So according to this judge, if you get beaten up in a dark alley, and you later identify your attacker, that person should still not be convicted because your brain might have been playing tricks on you.

WTF?


----------



## BillD (Jun 5, 2006)

While it may seem bizarre to you, eye witness identification is notoriously unreliable. The state of Texas had something like 100 or more people on death row that were exonerated by DNA evidence. How many of those were put there by eye witnesses? I recall a case I saw on TV where a man was doing time for sexual assault, and the victim still swears it was him, even though DNA evidence cleared him. We have our own cases here of wrongful conviction.


----------



## solarz (Aug 31, 2010)

BillD said:


> While it may seem bizarre to you, eye witness identification is notoriously unreliable. The state of Texas had something like 100 or more people on death row that were exonerated by DNA evidence. How many of those were put there by eye witnesses? I recall a case I saw on TV where a man was doing time for sexual assault, and the victim still swears it was him, even though DNA evidence cleared him. We have our own cases here of wrongful conviction.

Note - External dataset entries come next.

## config.mk

```make
export PLATFORM = sky130hd
export DESIGN_NAME = typesetter_stream_page_splitter
export DESIGN_NICKNAME = d
export VERILOG_FILES = /design/src/tsps_pkg.sv /design/src/tsps_step.sv /design/src/tsps_out.sv /design/src/typesetter_stream_page_splitter.sv
export VERILOG_INCLUDE_DIRS = /design/src /design/src/src
export SDC_FILE = /design/constraint.sdc
export NUM_CORES = 1
export LEC_CHECK = 0
export BUFFER_PORTS_ARGS = -buffer_cell sky130_fd_sc_hd__buf_2
export CAP_MARGIN = 10
export CORE_UTILIZATION = 60
export DETAILED_ROUTE_END_ITERATION = 8
export PLACE_DENSITY = 0.94
export SLEW_MARGIN = 20
export SYNTH_ARGS = -nofsm -noshare
export SYNTH_HDL_FRONTEND = slang
export SYNTH_SLANG_ARGS = --single-unit
```

## constraint.sdc

```tcl
create_clock -name aclk -period 10.7 [get_ports aclk]
set_input_delay 0.535 -clock aclk [delete_from_list [all_inputs] [get_ports aclk]]
set_output_delay 0.535 -clock aclk [all_outputs]
set_load 0.02 [all_outputs]
```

If we rely solely on facts for conviction, we would never be able to remove "reasonable doubt". There is always the possibility of an unknown, exonerating evidence.

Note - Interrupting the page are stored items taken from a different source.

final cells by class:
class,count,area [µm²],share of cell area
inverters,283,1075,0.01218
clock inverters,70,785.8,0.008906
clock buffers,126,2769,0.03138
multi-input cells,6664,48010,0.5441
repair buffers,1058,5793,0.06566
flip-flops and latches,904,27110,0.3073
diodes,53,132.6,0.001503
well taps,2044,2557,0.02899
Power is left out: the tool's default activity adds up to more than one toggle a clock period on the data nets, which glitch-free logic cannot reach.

In the end, Judges need to make judgments. The term "reasonable doubt" is in itself a judgment call.

If the accused attacker has never had any trouble with the law, and has witnesses testifying to his upright character, then obviously it should warrant a different judgment than if the accused attacker was a known perp.

In the case of Mitchell, the accused kid was known as a bully and hoodlum around the neighborhood, the victim identified the accused, and we have an independent witness seeing the event happen. If reasonable doubt is still allowed in such a circumstance, then you might as well get rid of witness testimony altogether.


----------



## ameekplec. (May 1, 2008)

solarz said:


> If we rely solely on facts for conviction, we would never be able to remove "reasonable doubt". There is always the possibility of an unknown, exonerating evidence.


Except science.


----------